### WHAT TO WORK ON
Return every line from the one with "part select 8" through the one with "case mux 3 bit", inclusive, exactly as it appears below.

Dataset entries
****

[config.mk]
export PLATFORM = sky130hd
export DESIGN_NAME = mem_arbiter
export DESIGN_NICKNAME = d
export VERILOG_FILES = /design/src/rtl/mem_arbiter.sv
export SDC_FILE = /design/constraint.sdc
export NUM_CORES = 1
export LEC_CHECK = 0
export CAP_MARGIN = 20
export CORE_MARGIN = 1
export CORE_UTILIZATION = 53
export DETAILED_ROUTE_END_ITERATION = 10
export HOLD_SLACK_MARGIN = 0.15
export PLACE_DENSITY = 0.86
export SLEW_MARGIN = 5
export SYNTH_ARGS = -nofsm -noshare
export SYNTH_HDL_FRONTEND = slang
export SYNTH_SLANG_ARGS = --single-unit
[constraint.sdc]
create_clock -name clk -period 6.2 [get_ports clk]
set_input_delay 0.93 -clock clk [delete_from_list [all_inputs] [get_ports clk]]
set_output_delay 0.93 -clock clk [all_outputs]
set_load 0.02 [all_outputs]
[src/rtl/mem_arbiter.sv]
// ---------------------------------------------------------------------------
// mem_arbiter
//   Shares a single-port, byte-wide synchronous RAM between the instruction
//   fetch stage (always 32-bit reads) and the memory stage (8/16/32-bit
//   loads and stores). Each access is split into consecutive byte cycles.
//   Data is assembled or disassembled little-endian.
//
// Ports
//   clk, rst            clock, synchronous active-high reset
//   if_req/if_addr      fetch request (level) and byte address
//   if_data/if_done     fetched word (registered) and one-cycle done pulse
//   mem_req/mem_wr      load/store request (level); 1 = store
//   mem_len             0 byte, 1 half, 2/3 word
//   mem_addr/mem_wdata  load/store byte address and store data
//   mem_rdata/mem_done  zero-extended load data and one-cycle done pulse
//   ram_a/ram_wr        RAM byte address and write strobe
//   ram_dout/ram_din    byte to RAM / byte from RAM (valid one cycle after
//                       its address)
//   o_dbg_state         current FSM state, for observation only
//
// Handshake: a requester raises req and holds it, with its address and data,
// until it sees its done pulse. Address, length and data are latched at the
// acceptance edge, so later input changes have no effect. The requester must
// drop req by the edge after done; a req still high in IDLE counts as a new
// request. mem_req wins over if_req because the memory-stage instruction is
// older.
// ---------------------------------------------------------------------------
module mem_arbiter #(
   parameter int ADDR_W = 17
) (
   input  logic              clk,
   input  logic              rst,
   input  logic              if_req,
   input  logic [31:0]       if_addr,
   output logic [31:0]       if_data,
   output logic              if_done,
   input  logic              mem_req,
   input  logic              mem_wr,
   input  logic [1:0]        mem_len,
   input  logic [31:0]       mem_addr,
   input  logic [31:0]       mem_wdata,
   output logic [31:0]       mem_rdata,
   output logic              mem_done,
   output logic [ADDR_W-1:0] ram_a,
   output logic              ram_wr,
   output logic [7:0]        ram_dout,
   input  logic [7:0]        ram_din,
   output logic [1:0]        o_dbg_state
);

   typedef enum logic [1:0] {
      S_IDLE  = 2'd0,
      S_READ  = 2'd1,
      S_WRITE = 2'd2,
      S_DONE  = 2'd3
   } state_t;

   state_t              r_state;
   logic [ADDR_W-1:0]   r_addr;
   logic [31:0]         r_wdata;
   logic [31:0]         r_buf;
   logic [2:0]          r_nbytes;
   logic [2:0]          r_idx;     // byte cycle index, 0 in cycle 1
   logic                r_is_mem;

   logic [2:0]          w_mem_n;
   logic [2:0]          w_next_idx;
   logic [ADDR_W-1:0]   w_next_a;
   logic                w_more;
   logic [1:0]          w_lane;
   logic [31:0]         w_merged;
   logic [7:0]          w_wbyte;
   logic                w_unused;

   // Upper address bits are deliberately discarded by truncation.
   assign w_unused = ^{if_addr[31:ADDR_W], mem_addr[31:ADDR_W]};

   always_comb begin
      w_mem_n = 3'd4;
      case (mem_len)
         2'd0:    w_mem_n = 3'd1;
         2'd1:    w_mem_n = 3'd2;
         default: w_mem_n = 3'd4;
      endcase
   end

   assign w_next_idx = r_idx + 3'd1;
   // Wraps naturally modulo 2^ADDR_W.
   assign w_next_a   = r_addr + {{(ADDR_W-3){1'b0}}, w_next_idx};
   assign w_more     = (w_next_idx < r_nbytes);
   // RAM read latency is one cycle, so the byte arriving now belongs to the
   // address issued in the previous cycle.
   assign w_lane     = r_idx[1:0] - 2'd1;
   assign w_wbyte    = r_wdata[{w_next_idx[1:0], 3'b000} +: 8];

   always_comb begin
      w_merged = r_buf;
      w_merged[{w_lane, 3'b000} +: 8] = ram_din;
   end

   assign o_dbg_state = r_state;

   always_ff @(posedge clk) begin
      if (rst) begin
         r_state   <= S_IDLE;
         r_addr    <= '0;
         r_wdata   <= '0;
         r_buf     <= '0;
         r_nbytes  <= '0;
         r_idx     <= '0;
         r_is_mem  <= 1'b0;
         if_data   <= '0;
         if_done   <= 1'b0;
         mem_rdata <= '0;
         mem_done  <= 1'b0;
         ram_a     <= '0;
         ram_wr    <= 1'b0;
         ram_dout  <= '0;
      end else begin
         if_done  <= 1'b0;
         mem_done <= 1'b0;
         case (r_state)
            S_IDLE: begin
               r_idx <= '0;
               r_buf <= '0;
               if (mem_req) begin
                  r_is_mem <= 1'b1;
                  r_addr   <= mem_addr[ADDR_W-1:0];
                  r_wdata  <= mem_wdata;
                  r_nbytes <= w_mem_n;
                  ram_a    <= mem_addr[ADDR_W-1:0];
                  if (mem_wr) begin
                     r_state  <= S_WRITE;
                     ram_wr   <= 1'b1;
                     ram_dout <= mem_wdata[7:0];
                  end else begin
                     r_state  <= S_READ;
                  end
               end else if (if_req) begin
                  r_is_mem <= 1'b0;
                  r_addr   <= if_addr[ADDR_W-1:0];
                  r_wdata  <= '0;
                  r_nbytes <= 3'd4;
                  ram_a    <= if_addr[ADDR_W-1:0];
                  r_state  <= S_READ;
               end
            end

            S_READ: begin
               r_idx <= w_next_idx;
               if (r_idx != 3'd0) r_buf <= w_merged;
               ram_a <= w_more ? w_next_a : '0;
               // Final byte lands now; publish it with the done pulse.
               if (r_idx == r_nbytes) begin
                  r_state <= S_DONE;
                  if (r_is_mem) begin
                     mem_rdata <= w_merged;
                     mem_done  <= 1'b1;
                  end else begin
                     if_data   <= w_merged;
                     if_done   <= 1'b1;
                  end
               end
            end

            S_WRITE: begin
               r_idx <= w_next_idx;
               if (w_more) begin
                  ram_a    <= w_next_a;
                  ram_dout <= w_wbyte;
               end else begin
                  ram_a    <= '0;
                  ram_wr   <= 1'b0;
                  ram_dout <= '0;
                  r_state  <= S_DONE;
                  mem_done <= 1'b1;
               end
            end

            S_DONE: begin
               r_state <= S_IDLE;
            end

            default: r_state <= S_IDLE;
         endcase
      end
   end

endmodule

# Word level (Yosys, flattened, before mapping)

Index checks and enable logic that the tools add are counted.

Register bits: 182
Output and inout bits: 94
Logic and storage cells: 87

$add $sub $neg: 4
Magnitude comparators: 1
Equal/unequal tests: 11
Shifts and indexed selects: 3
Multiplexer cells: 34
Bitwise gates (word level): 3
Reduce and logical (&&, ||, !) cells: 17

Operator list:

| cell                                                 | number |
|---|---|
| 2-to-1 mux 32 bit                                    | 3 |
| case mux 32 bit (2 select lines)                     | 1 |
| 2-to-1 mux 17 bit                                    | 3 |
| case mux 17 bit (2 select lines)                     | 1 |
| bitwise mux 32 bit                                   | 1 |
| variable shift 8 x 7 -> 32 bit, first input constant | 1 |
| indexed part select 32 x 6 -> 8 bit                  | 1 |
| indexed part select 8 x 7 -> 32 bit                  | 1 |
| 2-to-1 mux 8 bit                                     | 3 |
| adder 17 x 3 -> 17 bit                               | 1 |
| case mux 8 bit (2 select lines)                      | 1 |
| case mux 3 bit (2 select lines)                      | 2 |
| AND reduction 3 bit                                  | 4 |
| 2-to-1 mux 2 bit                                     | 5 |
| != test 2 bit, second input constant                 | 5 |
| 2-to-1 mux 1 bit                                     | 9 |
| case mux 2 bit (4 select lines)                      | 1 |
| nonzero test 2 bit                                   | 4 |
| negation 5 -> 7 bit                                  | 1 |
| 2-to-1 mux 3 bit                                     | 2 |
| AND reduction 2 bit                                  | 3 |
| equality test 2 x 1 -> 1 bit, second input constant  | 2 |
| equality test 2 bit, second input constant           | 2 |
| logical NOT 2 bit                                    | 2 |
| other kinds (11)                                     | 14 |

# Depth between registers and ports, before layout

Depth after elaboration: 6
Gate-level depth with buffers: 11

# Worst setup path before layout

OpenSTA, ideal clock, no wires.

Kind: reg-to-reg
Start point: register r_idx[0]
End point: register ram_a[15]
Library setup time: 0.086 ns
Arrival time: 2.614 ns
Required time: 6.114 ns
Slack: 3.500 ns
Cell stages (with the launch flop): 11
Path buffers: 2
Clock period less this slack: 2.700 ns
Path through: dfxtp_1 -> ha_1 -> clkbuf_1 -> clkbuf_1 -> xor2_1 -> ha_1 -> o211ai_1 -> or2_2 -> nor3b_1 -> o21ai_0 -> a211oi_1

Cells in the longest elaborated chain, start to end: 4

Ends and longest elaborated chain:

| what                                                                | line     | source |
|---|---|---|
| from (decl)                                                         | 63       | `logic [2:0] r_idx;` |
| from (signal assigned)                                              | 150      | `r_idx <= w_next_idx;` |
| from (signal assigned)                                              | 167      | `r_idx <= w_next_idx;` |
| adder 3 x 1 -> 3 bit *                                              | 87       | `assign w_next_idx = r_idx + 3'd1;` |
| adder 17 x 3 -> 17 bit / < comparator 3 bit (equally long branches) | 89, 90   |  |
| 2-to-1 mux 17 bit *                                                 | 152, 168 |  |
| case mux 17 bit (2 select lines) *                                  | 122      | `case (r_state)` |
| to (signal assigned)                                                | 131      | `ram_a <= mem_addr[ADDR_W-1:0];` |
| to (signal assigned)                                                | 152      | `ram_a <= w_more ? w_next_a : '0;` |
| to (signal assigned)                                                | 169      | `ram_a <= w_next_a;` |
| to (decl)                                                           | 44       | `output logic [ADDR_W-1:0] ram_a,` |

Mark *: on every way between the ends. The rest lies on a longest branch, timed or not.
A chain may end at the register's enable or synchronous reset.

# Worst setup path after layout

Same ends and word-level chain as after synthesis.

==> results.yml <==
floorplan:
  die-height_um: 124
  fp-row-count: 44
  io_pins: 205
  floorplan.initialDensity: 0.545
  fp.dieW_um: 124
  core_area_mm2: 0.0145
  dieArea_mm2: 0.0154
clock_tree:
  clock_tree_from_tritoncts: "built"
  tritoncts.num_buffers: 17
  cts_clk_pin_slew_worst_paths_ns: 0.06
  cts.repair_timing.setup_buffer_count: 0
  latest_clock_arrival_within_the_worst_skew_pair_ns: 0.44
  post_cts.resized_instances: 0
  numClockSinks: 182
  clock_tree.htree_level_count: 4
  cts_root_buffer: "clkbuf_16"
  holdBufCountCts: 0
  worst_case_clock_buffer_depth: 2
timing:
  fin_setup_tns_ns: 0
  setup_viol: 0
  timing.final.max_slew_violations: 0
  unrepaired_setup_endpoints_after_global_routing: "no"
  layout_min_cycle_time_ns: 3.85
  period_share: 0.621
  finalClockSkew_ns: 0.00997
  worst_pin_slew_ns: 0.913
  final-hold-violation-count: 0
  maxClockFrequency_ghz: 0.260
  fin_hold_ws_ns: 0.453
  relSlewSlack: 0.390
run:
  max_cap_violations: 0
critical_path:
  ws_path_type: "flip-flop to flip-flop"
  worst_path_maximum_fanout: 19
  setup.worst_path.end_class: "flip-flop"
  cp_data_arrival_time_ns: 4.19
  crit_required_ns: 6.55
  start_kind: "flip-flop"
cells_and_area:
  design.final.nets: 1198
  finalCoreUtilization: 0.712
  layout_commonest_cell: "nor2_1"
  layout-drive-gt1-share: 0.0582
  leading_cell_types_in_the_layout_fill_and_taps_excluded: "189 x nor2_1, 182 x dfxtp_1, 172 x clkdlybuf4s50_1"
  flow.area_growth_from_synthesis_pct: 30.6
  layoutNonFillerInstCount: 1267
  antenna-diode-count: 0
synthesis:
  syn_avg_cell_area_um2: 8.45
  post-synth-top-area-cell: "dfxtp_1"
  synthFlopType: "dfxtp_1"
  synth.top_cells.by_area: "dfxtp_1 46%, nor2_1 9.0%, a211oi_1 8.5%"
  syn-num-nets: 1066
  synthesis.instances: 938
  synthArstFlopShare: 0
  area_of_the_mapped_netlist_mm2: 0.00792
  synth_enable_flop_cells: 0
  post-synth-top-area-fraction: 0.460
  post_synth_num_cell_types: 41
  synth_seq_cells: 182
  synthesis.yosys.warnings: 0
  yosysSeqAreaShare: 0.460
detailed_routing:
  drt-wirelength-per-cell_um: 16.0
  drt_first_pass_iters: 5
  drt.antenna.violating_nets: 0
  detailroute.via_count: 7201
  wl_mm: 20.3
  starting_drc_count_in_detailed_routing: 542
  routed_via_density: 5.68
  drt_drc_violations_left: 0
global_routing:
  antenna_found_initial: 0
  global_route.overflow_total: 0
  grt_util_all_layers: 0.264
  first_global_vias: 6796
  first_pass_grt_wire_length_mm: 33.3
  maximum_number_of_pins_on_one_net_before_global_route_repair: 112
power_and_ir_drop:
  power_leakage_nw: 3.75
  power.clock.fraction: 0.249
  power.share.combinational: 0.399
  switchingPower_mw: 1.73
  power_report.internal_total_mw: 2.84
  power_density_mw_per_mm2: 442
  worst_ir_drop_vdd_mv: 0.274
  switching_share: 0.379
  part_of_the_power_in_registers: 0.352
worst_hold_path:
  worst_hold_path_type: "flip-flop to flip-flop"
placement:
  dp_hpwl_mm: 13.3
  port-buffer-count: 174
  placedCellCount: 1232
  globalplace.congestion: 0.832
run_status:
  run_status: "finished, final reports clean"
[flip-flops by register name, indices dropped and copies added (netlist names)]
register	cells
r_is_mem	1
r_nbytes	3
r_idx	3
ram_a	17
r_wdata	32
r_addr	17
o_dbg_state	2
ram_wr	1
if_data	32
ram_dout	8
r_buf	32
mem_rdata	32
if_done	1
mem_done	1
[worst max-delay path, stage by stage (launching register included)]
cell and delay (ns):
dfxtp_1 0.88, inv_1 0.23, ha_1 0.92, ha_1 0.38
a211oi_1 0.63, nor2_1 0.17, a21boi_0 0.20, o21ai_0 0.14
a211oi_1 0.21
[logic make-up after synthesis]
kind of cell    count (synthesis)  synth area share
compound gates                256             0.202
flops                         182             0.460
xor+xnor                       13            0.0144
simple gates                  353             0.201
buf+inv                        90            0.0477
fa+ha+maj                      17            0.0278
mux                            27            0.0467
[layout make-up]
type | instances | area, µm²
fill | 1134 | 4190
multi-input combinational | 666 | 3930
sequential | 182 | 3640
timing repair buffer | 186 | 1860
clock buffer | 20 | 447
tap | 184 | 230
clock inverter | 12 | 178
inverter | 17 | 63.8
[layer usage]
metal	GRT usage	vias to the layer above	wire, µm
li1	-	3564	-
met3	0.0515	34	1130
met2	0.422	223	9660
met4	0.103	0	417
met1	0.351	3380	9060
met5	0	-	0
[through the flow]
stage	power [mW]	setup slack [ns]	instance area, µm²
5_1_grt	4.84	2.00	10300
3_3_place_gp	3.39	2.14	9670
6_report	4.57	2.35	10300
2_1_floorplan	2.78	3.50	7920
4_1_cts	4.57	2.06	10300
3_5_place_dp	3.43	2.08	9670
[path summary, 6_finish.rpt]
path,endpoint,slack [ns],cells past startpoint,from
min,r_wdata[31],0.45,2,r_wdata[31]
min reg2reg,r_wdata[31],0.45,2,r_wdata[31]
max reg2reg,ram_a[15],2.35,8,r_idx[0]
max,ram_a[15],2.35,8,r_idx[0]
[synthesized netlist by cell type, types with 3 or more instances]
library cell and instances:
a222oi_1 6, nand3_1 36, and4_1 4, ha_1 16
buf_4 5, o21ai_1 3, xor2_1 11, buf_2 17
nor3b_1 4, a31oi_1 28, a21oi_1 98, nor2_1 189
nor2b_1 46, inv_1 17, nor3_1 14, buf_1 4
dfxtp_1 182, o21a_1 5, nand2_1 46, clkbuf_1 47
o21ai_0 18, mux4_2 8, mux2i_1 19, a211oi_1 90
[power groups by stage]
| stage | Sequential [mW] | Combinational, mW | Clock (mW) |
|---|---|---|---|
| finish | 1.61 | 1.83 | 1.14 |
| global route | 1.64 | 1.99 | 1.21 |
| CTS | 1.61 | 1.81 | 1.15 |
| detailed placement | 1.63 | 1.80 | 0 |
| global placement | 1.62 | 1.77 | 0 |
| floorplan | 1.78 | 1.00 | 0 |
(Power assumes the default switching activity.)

****

### TASK OUTPUT
| indexed part select 8 x 7 -> 32 bit                  | 1 |
| 2-to-1 mux 8 bit                                     | 3 |
| adder 17 x 3 -> 17 bit                               | 1 |
| case mux 8 bit (2 select lines)                      | 1 |
| case mux 3 bit (2 select lines)                      | 2 |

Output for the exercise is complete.